Keywords: evolutionary theory, science, scientific method, scientific theory,

macroevolution

• Evolution as a fact and thoery

Evolution is a population concept. An individual does not evolve; only populations
evolve in the face of the genetic changes accumulated from one generation to the
next. The flu virus evolves. This explains why last years’ flu vaccine does not work
on the current strain of the virus: only the resistant strains of the virus survived last
year’s vaccine application. This is a textbook example of evolution by natural
selection. Genetic modifications are encountered in the resistant strains; thus,
evolution is a fact (Gould, 1981).
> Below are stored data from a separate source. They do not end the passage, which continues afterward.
### src/rtl/spf_pkg.sv
package spf_pkg;
    typedef enum logic {
        WALK_IDLE = 1'b0,
        WALK_RUN  = 1'b1
    } walk_state_e;

    typedef enum logic {
        RPL_REFUSED = 1'b0,
        RPL_DATA    = 1'b1
    } rpl_kind_e;
endpackage

### src/rtl/spf_walker.sv
module spf_walker
    import spf_pkg::*;
#(
    parameter int ADDR_W = 16,
    parameter int DEGREE = 4
) (
    input  logic              clk,
    input  logic              rst_n,
    input  logic              miss_valid,
    input  logic [ADDR_W-1:0] miss_addr,
    output logic              probe_valid,
    output logic [ADDR_W-1:0] probe_addr
);
    localparam int LEFT_W = (DEGREE > 1) ? $clog2(DEGREE) : 1;

    generate
        if (DEGREE == 0) begin : g_off
            assign probe_valid = 1'b0;
            assign probe_addr  = '0;
        end else begin : g_on
            localparam logic [ADDR_W-1:0] ADDR_ONE  = ADDR_W'(1);
            localparam logic [LEFT_W-1:0] LEFT_ONE  = LEFT_W'(1);
            localparam logic [LEFT_W-1:0] LEFT_INIT = LEFT_W'(DEGREE - 1);

            typedef struct packed {
                walk_state_e       st;
                logic [ADDR_W-1:0] addr;
                logic [LEFT_W-1:0] left;
            } walk_t;

            walk_t walk_d, walk_q;

            always_comb begin
                walk_d = walk_q;
                if (miss_valid) begin
                    walk_d.st   = WALK_RUN;
                    walk_d.addr = miss_addr + ADDR_ONE;
                    walk_d.left = LEFT_INIT;
                end else if (walk_q.st == WALK_RUN) begin
                    if (walk_q.left == '0) begin
                        walk_d.st = WALK_IDLE;
                    end else begin
                        walk_d.addr = walk_q.addr + ADDR_ONE;
                        walk_d.left = walk_q.left - LEFT_ONE;
                    end
                end
            end

            always_ff @(posedge clk) begin
                if (!rst_n) begin
                    walk_q <= '{st: WALK_IDLE, addr: '0, left: '0};
                end else begin
                    walk_q <= walk_d;
                end
            end

            assign probe_valid = (walk_q.st == WALK_RUN);
            assign probe_addr  = walk_q.addr;

            assert_walk_start_R2: assert property (@(posedge clk) disable iff (!rst_n)
                miss_valid |=> (probe_valid && probe_addr == $past(miss_addr) + ADDR_ONE));

            assert_walk_step_R2: assert property (@(posedge clk) disable iff (!rst_n)
                (probe_valid && walk_q.left != '0 && !miss_valid)
                |=> (probe_valid && probe_addr == $past(probe_addr) + ADDR_ONE));
        end
    endgenerate
endmodule
## config.mk

```make
export PLATFORM = sky130hd
export DESIGN_NAME = pad_pull_ctrl
export DESIGN_NICKNAME = d
export VERILOG_FILES = /design/src/rtl/pull_pkg.sv /design/src/rtl/pull_regfile.sv /design/src/rtl/pull_latch_array.sv /design/src/rtl/pull_seq.sv /design/src/rtl/pad_pull_ctrl.sv
export SDC_FILE = /design/constraint.sdc
export NUM_CORES = 1
export LEC_CHECK = 0
export CORE_MARGIN = 5
export CORE_UTILIZATION = 55
export DETAILED_ROUTE_END_ITERATION = 10
export PLACE_DENSITY = 0.83
export SYNTH_ARGS = -nofsm -noshare
export SYNTH_HDL_FRONTEND = slang
export SYNTH_HIERARCHICAL = 1
export SYNTH_SLANG_ARGS = --single-unit
```

## constraint.sdc

```tcl
create_clock -name clk -period 6.9 [get_ports clk]
set_clock_uncertainty 0.1 [all_clocks]
set_input_delay 1.035 -clock clk [delete_from_list [all_inputs] [get_ports clk]]
set_output_delay 1.035 -clock clk [all_outputs]
set_load 0.03 [all_outputs]
```
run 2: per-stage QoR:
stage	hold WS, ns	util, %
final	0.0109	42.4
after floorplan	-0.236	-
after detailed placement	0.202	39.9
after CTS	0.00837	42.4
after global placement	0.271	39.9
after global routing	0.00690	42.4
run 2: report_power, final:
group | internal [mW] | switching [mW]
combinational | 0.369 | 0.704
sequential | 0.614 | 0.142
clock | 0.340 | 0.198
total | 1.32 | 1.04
File: config.mk
export PLATFORM = sky130hd
export DESIGN_NAME = cap_timer16
export DESIGN_NICKNAME = d
export VERILOG_FILES = /design/src/rtl/cap_timer16_pkg.sv /design/src/rtl/cap_timer16_edge.sv /design/src/rtl/cap_timer16_clksel.sv /design/src/rtl/cap_timer16_cnt.sv /design/src/rtl/cap_timer16.sv
export SDC_FILE = /design/constraint.sdc
export NUM_CORES = 1
export LEC_CHECK = 0
export BUFFER_PORTS_ARGS = -buffer_cell sky130_fd_sc_hd__buf_2
export CAP_MARGIN = 20
export CORE_MARGIN = 3
export CORE_UTILIZATION = 50
export DETAILED_ROUTE_END_ITERATION = 10
export PLACE_DENSITY = 0.68
export SYNTH_ARGS = -nofsm -noshare
export SYNTH_HDL_FRONTEND = slang
export SYNTH_HIERARCHICAL = 1
export SYNTH_SLANG_ARGS = --single-unit
File: constraint.sdc
create_clock -name clk_i -period 3 [get_ports clk_i]
set_input_delay 0.15 -clock clk_i [delete_from_list [all_inputs] [get_ports clk_i]]
set_output_delay 0.15 -clock clk_i [all_outputs]
set_load 0.02 [all_outputs]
Mutation, migration, natural selection, and
genetic drift are the evolutionary forces that drive genetic changes of natural
populations from one generation to the next. This is known among biologists as
microevolution.

On the other hand, evolutionary theory explains more than those facts that we can
routinely observe. This makes it a theory, but is it just a theory? The word theory has
distinct meanings in science and in lay language (Ghose, 2013). A scientific theory
is the utmost position an idea may reach in science. Outside of academia, however,
a theory is equivalent to a hypothesis, an idea that explains facts but has never been
tested (Futuyama and Kirkpatrick, 2017). This occurs because there seems to be no
need for a distinction between hypothesis and theory outside the scope of science.
In science, however, this distinction is fundamental. An idea remains a hypothesis if
it has never been confronted with new (independently collected) scientific data that
would serve as a test for its predictions. If a hypothesis has endured further testing
by subsequent scientific experiments, in time it becomes a valid scientific theory.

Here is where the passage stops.